## EXERCISE AIM
Set down a word-for-word copy of the data below, limited to the lines from the first through the line with "create_clock -name clk0".

## INPUT MATERIAL

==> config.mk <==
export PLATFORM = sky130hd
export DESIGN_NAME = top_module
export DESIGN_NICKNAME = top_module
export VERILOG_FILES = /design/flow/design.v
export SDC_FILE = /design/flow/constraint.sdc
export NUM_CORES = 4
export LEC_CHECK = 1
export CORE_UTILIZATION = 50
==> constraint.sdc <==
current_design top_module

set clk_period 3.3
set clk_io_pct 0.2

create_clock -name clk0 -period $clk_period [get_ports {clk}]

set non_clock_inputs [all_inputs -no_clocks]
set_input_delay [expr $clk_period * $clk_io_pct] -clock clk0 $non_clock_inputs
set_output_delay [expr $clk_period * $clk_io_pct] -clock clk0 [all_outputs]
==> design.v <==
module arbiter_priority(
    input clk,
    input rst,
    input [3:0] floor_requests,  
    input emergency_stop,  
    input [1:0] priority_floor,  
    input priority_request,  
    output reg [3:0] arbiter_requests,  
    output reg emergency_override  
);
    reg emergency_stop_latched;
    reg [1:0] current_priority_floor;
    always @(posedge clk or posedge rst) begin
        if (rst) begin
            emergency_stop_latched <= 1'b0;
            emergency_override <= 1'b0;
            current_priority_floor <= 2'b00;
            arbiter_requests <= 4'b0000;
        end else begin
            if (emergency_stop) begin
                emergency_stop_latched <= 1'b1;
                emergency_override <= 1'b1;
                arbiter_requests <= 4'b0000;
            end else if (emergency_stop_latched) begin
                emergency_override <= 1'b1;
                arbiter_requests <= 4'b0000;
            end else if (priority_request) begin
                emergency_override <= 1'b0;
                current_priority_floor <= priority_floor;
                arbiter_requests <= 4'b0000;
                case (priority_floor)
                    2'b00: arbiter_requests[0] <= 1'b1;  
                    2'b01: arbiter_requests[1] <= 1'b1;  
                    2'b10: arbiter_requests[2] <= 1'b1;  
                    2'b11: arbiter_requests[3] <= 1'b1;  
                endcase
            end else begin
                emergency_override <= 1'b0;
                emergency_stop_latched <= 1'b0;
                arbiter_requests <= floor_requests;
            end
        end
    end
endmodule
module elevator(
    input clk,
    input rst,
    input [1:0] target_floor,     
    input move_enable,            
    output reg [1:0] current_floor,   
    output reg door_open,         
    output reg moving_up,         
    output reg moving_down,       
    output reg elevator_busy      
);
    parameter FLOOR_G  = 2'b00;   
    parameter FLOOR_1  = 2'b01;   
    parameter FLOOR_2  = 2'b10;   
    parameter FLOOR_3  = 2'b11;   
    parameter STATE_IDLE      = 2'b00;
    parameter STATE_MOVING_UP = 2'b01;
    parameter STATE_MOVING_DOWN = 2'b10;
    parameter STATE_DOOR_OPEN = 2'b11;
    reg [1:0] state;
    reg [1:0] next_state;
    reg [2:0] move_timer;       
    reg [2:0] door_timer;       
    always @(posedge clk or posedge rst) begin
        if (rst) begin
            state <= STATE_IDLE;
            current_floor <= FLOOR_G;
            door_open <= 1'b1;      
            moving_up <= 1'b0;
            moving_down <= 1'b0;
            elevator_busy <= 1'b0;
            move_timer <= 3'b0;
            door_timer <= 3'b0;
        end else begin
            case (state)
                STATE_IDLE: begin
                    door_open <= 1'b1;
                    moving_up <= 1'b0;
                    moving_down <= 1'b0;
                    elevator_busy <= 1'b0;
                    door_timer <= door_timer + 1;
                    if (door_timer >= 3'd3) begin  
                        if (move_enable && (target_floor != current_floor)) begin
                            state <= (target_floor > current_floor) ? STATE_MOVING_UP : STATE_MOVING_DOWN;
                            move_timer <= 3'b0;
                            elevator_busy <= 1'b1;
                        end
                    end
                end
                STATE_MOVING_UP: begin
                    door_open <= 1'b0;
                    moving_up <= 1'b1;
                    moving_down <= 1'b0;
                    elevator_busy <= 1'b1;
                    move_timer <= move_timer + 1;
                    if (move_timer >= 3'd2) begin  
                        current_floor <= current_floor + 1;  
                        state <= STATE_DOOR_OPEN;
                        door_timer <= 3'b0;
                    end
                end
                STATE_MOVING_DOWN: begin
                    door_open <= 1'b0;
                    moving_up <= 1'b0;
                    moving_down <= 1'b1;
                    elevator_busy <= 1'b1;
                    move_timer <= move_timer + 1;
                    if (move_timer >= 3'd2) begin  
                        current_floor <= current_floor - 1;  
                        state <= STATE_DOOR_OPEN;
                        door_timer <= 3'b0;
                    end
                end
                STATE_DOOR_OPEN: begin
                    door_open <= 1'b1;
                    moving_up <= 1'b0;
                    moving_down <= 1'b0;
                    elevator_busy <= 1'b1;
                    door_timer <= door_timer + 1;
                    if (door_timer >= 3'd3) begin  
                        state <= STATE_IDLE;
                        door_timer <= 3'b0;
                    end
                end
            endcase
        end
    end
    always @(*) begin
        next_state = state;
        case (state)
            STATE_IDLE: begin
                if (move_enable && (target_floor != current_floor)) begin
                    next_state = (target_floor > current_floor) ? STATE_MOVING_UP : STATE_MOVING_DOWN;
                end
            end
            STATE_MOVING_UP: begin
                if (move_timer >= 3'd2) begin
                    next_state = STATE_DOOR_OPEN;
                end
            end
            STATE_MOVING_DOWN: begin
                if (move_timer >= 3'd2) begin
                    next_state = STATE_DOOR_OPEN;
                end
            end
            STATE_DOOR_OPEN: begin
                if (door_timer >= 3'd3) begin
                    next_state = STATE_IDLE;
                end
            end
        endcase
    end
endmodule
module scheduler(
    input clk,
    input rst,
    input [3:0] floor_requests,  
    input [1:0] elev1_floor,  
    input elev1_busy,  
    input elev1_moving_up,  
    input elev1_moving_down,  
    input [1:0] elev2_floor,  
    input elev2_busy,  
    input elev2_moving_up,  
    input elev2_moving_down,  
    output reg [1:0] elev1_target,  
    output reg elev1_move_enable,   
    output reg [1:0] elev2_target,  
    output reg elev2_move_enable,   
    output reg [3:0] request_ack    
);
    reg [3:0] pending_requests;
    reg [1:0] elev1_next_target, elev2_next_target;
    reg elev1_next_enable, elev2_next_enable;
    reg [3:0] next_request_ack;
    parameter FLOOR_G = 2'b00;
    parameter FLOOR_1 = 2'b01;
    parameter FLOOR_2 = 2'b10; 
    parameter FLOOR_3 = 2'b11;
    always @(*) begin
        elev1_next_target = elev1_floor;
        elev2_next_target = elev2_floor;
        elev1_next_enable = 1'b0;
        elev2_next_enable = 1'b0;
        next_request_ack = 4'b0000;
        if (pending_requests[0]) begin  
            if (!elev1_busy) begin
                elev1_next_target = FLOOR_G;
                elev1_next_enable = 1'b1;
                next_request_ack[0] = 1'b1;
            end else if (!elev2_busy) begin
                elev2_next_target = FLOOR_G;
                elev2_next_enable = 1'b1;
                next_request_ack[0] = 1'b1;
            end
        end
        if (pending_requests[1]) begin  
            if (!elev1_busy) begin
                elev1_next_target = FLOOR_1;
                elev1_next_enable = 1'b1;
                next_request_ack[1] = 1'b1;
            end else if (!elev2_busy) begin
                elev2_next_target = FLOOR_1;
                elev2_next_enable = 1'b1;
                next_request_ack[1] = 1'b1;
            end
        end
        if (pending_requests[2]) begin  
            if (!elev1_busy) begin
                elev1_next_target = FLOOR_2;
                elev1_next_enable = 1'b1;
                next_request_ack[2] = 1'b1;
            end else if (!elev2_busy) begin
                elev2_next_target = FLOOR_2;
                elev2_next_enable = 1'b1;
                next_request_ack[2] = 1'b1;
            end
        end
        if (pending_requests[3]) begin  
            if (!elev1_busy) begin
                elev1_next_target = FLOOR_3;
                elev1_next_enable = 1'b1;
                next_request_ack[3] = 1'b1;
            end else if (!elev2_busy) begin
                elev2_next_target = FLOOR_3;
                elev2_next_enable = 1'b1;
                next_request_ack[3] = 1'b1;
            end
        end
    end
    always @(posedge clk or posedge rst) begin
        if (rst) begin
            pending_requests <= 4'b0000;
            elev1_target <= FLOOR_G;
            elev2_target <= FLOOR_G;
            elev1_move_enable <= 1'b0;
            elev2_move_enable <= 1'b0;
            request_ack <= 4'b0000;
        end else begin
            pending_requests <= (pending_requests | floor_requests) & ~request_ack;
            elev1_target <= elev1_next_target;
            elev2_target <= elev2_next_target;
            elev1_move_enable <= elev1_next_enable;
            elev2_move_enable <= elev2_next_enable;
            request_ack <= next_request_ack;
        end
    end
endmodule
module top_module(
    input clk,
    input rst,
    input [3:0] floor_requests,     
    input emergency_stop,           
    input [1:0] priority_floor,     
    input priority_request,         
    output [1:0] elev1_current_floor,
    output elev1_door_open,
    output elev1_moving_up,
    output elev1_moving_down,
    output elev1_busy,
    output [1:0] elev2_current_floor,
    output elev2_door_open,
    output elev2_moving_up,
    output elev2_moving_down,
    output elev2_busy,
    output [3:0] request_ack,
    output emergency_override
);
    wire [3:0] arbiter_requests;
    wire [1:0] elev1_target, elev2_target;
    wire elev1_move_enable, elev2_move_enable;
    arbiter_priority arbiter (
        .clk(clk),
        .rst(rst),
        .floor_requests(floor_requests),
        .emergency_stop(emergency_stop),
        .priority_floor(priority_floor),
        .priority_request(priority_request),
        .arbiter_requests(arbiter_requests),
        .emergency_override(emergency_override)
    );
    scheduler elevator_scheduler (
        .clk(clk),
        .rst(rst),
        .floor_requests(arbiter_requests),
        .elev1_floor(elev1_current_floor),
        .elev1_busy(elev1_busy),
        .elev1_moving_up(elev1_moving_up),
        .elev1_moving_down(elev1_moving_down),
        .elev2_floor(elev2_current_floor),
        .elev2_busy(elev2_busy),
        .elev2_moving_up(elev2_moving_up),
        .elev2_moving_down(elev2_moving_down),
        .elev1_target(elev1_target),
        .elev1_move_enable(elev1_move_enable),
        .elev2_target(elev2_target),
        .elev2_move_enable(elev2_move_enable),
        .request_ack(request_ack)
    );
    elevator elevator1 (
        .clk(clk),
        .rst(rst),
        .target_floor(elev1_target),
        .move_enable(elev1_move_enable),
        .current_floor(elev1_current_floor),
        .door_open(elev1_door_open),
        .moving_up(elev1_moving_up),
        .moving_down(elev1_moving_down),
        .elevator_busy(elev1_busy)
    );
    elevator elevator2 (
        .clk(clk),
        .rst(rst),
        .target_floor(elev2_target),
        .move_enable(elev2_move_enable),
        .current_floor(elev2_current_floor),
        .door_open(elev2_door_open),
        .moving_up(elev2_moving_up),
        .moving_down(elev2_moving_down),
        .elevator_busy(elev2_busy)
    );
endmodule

## WRITTEN REPLY
==> config.mk <==
export PLATFORM = sky130hd
export DESIGN_NAME = top_module
export DESIGN_NICKNAME = top_module
export VERILOG_FILES = /design/flow/design.v
export SDC_FILE = /design/flow/constraint.sdc
export NUM_CORES = 4
export LEC_CHECK = 1
export CORE_UTILIZATION = 50
==> constraint.sdc <==
current_design top_module

set clk_period 3.3
set clk_io_pct 0.2

create_clock -name clk0 -period $clk_period [get_ports {clk}]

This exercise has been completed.